● Material supplied:
== Segment start ==

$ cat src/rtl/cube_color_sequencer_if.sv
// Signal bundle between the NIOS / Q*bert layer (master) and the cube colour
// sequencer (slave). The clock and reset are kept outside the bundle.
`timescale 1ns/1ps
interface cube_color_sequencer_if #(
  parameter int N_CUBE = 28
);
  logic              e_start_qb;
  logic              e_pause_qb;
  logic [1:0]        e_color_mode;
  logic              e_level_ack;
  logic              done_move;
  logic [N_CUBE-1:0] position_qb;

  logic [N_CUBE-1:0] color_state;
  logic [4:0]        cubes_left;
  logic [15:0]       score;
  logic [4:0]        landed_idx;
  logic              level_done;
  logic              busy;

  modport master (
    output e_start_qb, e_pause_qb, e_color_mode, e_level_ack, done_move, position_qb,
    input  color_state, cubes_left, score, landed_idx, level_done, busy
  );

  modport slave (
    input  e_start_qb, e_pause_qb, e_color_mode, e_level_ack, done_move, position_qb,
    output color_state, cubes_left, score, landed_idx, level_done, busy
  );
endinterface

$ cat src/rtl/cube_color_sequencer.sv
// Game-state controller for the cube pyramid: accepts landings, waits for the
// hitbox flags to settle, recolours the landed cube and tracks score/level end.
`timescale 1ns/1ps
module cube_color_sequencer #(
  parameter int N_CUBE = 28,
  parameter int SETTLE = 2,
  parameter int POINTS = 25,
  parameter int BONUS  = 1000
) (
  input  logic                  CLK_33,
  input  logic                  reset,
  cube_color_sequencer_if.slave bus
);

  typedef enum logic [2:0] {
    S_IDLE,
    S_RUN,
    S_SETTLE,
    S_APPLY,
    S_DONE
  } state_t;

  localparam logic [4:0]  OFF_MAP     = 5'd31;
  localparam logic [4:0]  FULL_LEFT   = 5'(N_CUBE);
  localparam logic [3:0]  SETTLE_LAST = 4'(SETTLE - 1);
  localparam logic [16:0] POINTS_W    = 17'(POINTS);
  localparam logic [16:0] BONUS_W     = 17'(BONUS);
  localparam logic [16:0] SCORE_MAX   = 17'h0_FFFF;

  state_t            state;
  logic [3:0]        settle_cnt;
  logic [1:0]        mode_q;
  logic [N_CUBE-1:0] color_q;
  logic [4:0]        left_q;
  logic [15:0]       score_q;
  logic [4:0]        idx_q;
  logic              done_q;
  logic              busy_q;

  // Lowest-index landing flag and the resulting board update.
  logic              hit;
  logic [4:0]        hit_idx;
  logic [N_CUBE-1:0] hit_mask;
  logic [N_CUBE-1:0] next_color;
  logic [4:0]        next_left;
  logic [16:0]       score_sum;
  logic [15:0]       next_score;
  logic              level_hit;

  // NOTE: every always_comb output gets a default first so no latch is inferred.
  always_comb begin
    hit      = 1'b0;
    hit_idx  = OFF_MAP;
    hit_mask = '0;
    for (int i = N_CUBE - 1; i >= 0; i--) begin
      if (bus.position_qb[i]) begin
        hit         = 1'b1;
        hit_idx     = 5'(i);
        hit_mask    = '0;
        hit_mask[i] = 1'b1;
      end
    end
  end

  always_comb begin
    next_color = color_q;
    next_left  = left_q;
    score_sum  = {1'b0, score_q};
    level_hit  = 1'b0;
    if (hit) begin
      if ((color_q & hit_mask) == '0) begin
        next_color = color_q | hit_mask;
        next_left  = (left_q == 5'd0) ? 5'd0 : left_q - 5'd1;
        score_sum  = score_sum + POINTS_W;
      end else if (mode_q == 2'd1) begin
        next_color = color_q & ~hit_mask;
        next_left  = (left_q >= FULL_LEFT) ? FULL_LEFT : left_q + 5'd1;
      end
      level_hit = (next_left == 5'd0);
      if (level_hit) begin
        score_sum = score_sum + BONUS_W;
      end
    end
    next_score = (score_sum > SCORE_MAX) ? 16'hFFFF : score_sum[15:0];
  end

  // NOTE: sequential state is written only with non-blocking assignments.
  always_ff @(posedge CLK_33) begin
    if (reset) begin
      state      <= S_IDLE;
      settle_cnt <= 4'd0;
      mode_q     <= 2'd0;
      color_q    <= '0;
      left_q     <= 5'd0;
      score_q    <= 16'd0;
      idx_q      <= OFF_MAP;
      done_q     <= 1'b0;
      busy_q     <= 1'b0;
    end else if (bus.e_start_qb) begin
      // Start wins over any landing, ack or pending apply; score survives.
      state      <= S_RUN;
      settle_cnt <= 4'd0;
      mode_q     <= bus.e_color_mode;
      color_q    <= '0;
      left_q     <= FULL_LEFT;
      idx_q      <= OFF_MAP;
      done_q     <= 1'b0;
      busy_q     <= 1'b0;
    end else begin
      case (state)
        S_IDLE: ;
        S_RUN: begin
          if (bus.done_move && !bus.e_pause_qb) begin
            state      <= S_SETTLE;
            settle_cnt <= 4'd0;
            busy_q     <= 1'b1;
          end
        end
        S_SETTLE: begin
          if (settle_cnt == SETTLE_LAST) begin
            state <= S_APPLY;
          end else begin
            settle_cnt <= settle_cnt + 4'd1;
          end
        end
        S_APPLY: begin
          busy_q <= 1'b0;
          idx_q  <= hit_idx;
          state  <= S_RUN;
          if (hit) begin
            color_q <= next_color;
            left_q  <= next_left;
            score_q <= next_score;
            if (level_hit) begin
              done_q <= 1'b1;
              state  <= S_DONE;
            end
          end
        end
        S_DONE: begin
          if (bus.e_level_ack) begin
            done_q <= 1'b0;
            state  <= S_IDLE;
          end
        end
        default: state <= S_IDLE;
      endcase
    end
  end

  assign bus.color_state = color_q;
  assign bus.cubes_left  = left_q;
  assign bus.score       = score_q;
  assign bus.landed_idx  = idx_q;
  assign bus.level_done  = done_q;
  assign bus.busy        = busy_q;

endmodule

== Segment end ==

● Problem requirements:
Copy every line from the entries that contains the word "NOTE".

● Answer to this exercise:
  // NOTE: every always_comb output gets a default first so no latch is inferred.
  // NOTE: sequential state is written only with non-blocking assignments.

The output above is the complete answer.